> [YOUR ASSIGNMENT] Write out the entries below exactly, from the first line to the one with "Final hold viol count ... 0 (unchanged)", both ends included.

Start of SUPPLIED DATA

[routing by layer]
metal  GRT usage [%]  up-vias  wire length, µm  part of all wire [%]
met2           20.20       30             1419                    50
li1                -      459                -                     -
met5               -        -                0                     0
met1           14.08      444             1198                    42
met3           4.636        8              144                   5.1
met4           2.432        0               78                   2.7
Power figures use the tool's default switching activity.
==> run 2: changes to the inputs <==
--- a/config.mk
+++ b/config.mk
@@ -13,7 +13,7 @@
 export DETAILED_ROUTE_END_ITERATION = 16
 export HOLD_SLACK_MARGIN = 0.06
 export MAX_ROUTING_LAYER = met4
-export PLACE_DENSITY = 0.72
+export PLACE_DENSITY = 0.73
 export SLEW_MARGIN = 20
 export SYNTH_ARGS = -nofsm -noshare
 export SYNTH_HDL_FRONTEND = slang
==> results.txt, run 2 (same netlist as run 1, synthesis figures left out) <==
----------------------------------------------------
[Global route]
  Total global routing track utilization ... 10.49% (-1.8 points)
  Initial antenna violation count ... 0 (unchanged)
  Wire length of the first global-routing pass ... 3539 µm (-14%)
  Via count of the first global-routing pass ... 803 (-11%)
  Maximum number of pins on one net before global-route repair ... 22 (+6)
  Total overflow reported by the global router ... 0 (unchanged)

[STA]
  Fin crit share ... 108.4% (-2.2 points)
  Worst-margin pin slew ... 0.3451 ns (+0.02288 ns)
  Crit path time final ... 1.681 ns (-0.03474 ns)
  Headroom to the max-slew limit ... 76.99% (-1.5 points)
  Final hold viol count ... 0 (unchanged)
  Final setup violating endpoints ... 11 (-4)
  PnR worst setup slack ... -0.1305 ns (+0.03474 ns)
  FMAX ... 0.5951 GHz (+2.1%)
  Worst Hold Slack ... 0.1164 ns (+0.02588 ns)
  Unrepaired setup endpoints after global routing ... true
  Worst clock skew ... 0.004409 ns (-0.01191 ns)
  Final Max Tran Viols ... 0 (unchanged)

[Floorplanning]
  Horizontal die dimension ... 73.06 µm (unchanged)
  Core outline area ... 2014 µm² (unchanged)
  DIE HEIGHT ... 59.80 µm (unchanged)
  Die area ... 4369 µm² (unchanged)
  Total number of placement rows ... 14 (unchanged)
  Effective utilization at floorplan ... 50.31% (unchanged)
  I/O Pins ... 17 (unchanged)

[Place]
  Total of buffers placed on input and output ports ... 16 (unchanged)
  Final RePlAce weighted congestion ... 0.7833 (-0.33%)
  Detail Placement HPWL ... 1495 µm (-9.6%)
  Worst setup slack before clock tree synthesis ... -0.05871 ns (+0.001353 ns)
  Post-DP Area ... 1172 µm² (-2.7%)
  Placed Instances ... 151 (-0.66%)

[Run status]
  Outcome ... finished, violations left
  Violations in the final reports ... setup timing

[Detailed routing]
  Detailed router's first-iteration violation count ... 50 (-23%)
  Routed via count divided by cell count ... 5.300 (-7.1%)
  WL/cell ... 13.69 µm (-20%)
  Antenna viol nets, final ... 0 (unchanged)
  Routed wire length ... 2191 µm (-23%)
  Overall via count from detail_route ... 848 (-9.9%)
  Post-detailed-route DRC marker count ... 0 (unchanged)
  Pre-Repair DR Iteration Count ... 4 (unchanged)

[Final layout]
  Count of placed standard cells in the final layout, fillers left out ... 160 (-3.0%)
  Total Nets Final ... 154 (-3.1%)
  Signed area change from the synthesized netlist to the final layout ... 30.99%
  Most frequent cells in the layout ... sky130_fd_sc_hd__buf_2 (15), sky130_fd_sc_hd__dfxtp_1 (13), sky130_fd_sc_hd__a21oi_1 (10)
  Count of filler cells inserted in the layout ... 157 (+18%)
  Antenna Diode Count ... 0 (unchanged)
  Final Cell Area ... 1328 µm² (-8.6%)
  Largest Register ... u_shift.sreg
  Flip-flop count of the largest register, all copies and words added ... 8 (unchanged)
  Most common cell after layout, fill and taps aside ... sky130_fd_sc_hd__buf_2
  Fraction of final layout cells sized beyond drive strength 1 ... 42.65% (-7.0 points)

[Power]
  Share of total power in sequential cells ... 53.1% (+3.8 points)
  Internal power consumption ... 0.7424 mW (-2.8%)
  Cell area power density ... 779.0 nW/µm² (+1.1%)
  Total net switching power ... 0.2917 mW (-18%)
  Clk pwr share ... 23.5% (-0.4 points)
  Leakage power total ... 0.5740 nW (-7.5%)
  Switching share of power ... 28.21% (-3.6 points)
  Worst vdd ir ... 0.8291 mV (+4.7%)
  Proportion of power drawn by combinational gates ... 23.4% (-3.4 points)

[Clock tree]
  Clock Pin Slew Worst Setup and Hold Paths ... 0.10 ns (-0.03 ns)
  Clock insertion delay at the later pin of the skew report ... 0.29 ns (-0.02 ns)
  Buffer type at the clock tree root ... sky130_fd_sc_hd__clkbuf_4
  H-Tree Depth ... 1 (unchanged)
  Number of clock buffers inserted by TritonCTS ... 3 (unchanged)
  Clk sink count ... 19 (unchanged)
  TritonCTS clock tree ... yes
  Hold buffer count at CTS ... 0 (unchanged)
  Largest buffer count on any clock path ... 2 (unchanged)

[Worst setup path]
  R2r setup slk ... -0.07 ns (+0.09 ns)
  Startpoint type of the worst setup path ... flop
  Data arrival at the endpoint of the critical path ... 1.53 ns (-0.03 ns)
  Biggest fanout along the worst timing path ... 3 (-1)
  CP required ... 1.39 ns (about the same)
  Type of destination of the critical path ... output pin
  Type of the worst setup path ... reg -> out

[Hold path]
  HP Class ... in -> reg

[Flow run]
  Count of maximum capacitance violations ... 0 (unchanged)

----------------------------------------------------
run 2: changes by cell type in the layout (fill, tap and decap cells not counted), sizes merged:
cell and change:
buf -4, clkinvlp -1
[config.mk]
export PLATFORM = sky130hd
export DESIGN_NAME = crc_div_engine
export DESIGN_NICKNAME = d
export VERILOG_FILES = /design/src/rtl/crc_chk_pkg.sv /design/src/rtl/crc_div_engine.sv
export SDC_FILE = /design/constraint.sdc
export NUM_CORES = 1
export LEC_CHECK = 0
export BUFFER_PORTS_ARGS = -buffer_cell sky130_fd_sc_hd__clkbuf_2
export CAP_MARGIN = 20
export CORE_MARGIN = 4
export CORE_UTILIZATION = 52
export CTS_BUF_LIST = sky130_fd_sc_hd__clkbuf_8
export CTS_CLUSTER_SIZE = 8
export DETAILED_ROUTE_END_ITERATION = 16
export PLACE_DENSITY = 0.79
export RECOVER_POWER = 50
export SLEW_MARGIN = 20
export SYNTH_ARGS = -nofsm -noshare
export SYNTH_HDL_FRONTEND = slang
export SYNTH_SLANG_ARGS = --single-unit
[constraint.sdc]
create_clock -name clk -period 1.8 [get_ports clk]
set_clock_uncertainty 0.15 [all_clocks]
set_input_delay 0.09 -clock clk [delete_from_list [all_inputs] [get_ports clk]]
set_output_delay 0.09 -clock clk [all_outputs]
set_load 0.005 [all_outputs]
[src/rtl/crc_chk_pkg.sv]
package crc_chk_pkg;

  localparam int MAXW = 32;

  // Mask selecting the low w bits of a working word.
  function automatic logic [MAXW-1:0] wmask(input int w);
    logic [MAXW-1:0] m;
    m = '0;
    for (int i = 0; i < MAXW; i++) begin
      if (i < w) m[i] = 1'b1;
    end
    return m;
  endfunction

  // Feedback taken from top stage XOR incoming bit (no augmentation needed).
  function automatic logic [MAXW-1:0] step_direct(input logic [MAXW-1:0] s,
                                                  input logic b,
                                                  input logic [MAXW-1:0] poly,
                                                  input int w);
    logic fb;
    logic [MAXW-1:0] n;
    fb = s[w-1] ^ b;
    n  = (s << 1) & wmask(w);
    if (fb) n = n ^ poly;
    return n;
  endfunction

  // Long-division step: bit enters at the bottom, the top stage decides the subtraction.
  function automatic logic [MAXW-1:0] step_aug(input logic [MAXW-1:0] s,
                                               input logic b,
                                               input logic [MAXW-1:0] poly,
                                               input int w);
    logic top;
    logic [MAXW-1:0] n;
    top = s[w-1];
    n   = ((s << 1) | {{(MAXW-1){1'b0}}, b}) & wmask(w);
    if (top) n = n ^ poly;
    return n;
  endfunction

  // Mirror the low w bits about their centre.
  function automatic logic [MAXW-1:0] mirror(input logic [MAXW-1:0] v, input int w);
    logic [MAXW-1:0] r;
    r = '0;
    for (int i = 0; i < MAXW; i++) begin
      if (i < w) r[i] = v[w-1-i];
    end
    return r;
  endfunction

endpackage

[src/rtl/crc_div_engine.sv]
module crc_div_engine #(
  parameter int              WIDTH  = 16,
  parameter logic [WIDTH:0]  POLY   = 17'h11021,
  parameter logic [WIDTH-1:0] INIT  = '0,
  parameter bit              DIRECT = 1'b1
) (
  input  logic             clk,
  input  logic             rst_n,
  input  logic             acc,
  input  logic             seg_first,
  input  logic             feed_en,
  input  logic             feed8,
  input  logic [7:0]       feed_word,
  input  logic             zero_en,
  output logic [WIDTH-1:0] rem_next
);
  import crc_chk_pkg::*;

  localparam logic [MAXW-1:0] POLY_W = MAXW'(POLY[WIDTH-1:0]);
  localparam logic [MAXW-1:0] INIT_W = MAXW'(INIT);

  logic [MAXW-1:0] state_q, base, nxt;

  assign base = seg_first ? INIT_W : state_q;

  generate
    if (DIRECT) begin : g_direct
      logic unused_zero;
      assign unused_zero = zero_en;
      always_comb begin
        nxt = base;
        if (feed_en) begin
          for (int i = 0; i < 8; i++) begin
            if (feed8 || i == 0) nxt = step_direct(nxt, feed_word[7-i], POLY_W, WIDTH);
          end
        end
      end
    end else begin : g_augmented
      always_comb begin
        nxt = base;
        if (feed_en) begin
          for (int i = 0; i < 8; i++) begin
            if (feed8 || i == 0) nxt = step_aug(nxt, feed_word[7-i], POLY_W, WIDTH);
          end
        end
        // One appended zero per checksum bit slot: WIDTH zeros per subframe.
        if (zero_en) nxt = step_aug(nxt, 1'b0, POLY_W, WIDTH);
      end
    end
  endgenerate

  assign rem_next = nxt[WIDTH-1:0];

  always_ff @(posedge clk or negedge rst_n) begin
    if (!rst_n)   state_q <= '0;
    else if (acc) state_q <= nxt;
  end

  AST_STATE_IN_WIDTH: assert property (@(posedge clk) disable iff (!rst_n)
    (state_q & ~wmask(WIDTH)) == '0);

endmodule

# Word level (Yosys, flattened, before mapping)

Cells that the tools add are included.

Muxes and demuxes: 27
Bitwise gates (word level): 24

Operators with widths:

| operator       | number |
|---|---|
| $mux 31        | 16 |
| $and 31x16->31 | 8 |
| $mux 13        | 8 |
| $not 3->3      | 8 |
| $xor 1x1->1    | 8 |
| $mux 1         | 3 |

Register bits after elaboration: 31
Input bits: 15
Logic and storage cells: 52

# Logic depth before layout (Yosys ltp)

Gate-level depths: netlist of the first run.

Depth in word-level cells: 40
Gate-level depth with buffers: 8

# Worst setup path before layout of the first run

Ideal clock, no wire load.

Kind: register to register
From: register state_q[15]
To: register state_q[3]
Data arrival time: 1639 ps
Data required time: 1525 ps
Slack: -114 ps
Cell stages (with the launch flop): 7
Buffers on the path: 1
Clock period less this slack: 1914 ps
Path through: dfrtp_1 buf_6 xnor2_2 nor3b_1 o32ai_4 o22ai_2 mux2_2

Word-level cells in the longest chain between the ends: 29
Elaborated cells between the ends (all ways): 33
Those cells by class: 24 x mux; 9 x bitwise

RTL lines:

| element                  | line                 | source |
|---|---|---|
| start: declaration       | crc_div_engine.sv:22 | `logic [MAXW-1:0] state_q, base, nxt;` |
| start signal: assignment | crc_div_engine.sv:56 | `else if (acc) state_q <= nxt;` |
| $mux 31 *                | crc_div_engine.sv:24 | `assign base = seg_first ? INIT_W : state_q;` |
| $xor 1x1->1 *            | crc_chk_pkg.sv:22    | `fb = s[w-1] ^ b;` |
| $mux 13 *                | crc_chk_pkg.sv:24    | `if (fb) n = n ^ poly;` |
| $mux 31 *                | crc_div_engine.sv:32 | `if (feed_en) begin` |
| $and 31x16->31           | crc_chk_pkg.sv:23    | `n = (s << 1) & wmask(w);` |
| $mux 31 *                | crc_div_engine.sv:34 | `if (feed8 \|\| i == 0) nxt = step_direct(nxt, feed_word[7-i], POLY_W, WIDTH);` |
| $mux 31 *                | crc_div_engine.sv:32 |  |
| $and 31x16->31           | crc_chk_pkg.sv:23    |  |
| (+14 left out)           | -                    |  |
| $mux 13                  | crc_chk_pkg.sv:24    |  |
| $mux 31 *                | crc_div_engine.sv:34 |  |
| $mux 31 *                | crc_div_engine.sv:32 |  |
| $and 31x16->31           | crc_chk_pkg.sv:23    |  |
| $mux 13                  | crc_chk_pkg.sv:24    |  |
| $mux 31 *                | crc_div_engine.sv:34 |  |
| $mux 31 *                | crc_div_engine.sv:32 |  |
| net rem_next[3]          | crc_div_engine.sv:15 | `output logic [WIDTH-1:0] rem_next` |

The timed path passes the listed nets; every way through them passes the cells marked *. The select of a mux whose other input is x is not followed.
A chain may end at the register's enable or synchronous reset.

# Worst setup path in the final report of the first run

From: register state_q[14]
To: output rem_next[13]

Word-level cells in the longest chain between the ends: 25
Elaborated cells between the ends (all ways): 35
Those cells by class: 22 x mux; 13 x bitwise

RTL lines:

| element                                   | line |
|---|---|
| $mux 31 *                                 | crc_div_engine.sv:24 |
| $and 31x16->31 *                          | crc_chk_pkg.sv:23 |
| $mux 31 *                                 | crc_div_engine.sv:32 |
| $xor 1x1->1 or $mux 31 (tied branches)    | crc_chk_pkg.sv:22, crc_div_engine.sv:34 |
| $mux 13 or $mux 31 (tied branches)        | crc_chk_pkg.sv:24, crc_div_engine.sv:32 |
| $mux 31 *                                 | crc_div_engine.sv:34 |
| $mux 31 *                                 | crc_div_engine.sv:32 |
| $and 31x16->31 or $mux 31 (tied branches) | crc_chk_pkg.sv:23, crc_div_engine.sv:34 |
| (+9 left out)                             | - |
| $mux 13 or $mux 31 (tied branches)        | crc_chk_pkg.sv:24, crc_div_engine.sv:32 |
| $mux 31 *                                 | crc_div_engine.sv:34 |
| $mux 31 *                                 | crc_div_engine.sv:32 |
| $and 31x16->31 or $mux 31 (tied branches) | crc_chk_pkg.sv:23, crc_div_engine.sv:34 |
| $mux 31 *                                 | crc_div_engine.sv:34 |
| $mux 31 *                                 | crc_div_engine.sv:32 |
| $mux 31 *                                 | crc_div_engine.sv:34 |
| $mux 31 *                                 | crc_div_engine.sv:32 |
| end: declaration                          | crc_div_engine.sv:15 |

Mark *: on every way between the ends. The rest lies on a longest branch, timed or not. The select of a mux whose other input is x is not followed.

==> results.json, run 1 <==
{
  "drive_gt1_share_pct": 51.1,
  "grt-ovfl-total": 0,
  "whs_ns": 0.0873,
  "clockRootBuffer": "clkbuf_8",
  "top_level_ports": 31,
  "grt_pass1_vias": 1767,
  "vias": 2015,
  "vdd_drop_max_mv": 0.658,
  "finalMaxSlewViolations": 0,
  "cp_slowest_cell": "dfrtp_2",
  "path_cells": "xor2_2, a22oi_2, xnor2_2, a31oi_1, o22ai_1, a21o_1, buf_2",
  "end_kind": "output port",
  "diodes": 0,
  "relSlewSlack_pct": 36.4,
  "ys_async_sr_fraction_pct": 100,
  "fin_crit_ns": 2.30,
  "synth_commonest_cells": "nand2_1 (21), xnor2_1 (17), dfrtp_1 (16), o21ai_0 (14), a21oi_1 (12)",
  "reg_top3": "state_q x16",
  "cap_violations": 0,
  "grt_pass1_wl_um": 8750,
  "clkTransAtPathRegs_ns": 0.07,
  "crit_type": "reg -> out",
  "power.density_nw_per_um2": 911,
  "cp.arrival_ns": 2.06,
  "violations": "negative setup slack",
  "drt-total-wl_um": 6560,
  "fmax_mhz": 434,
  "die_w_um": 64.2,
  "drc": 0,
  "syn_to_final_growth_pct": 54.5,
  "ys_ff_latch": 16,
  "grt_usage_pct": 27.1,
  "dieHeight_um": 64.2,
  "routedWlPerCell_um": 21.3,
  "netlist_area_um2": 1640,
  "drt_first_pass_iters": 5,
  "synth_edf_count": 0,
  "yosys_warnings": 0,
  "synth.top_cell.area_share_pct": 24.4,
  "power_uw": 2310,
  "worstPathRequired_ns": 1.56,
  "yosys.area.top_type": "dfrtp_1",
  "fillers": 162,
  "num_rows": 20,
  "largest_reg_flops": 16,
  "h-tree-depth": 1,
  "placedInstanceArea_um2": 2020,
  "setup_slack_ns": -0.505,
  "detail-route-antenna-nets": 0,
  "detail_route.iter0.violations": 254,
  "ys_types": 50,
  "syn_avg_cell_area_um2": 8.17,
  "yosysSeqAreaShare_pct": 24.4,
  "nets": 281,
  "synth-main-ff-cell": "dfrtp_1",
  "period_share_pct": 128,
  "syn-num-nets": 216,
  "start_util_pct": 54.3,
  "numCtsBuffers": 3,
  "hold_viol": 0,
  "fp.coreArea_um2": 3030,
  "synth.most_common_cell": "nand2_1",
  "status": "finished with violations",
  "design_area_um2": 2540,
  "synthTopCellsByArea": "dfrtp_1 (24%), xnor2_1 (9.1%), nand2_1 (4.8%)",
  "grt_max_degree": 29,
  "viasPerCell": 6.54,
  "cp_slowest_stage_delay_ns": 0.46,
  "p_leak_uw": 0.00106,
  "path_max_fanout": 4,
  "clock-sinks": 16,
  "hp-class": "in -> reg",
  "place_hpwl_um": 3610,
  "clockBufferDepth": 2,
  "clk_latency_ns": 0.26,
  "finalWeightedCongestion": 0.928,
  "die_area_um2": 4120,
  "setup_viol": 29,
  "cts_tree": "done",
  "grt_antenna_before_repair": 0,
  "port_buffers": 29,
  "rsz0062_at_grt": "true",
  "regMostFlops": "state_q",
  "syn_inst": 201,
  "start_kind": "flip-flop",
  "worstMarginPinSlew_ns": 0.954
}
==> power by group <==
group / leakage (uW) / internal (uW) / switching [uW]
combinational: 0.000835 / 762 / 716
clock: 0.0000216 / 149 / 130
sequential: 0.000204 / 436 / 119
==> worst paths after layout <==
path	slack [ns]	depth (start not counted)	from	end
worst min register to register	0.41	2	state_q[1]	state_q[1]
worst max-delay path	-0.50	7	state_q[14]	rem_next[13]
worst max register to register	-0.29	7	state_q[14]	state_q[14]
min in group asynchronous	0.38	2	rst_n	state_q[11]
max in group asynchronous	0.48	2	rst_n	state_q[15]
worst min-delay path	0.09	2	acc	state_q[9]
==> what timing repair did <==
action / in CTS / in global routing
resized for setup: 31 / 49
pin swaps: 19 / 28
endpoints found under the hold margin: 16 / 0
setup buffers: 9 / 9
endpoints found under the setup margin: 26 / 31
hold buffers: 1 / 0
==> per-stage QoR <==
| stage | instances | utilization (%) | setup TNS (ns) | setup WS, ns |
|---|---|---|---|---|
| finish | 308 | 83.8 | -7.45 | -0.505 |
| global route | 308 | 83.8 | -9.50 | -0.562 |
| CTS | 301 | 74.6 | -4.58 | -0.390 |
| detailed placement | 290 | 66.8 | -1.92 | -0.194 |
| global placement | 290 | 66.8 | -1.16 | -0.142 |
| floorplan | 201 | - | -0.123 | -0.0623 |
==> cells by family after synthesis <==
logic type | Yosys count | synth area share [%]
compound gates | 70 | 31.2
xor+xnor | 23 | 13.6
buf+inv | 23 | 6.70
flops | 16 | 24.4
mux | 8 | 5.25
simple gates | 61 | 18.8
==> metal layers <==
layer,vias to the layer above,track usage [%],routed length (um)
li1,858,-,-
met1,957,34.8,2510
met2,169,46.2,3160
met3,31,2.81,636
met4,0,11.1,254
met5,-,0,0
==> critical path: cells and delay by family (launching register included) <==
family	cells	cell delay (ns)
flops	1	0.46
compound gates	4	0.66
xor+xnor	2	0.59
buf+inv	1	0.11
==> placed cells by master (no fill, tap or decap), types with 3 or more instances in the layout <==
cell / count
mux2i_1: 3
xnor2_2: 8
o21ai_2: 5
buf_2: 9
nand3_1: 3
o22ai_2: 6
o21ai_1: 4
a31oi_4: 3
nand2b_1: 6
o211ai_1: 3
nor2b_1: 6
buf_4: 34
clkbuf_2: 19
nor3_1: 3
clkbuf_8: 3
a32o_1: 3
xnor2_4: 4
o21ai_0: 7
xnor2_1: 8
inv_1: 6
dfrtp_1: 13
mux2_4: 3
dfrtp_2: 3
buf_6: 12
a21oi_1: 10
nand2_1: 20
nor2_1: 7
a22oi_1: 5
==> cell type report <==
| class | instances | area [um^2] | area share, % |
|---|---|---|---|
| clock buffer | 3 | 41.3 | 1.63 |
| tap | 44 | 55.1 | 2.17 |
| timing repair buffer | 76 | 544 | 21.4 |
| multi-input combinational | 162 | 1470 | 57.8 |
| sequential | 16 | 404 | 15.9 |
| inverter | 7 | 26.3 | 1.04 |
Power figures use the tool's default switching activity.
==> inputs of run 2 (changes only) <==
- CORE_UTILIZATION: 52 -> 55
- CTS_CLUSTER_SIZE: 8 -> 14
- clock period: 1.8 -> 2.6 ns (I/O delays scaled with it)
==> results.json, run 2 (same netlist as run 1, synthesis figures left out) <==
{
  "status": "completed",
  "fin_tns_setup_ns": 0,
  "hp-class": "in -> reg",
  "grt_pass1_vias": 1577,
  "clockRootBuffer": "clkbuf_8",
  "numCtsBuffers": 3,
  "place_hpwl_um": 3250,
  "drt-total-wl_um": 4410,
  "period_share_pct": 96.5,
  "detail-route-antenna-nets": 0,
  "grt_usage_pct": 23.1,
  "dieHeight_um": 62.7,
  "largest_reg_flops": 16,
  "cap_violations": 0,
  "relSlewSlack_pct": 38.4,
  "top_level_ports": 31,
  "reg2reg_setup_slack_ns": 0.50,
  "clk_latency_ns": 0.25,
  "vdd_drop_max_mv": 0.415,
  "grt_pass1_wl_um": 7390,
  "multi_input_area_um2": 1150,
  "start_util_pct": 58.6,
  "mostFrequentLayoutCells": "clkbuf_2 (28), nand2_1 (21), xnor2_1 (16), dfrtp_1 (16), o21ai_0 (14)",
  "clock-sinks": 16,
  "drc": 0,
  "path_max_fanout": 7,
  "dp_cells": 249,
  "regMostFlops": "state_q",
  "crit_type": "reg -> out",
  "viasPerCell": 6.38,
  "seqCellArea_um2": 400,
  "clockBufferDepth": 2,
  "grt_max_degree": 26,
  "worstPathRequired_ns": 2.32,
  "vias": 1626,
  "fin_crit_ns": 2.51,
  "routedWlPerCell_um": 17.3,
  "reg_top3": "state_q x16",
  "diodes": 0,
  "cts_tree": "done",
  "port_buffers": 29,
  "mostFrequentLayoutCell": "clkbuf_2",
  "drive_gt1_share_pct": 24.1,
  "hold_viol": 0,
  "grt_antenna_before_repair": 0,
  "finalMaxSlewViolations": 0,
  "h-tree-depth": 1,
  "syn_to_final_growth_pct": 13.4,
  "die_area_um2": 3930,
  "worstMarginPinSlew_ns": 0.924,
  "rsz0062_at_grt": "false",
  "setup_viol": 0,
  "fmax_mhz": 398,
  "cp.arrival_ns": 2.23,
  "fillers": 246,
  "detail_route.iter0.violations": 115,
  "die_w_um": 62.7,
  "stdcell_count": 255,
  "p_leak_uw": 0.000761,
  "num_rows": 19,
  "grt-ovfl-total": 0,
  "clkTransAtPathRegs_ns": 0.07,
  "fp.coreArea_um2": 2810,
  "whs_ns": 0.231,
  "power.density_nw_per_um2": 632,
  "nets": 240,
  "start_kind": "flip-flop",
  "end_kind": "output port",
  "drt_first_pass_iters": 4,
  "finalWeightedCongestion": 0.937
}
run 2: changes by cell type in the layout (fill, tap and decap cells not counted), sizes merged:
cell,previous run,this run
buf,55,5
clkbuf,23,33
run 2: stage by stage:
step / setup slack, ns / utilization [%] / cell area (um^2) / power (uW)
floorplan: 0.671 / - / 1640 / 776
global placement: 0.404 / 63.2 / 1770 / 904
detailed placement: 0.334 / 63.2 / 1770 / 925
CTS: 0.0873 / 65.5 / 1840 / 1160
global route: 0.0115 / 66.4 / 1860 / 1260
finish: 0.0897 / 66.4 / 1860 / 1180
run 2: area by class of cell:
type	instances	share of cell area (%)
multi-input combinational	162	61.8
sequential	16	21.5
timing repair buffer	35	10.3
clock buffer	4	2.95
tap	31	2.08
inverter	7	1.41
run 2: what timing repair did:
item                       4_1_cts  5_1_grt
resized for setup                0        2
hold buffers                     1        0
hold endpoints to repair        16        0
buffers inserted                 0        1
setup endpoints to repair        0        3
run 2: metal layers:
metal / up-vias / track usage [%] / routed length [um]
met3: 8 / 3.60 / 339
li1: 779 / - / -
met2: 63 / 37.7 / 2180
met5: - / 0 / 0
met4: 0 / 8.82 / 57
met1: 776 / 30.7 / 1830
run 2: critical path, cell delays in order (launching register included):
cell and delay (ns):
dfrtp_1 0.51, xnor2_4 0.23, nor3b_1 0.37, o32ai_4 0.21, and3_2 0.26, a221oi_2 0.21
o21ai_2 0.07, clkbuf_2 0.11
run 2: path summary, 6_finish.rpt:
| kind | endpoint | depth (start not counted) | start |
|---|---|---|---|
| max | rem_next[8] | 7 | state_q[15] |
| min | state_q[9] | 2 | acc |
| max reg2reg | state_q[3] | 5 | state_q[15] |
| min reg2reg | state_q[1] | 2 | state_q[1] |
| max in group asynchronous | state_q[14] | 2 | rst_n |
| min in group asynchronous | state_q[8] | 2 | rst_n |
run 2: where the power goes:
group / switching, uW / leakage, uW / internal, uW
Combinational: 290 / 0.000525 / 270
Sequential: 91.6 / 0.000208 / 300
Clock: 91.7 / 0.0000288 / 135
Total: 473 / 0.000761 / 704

End of SUPPLIED DATA

> [EXPECTED ANSWER]
[routing by layer]
metal  GRT usage [%]  up-vias  wire length, µm  part of all wire [%]
met2           20.20       30             1419                    50
li1                -      459                -                     -
met5               -        -                0                     0
met1           14.08      444             1198                    42
met3           4.636        8              144                   5.1
met4           2.432        0               78                   2.7
Power figures use the tool's default switching activity.
==> run 2: changes to the inputs <==
--- a/config.mk
+++ b/config.mk
@@ -13,7 +13,7 @@
 export DETAILED_ROUTE_END_ITERATION = 16
 export HOLD_SLACK_MARGIN = 0.06
 export MAX_ROUTING_LAYER = met4
-export PLACE_DENSITY = 0.72
+export PLACE_DENSITY = 0.73
 export SLEW_MARGIN = 20
 export SYNTH_ARGS = -nofsm -noshare
 export SYNTH_HDL_FRONTEND = slang
==> results.txt, run 2 (same netlist as run 1, synthesis figures left out) <==
----------------------------------------------------
[Global route]
  Total global routing track utilization ... 10.49% (-1.8 points)
  Initial antenna violation count ... 0 (unchanged)
  Wire length of the first global-routing pass ... 3539 µm (-14%)
  Via count of the first global-routing pass ... 803 (-11%)
  Maximum number of pins on one net before global-route repair ... 22 (+6)
  Total overflow reported by the global router ... 0 (unchanged)

[STA]
  Fin crit share ... 108.4% (-2.2 points)
  Worst-margin pin slew ... 0.3451 ns (+0.02288 ns)
  Crit path time final ... 1.681 ns (-0.03474 ns)
  Headroom to the max-slew limit ... 76.99% (-1.5 points)
  Final hold viol count ... 0 (unchanged)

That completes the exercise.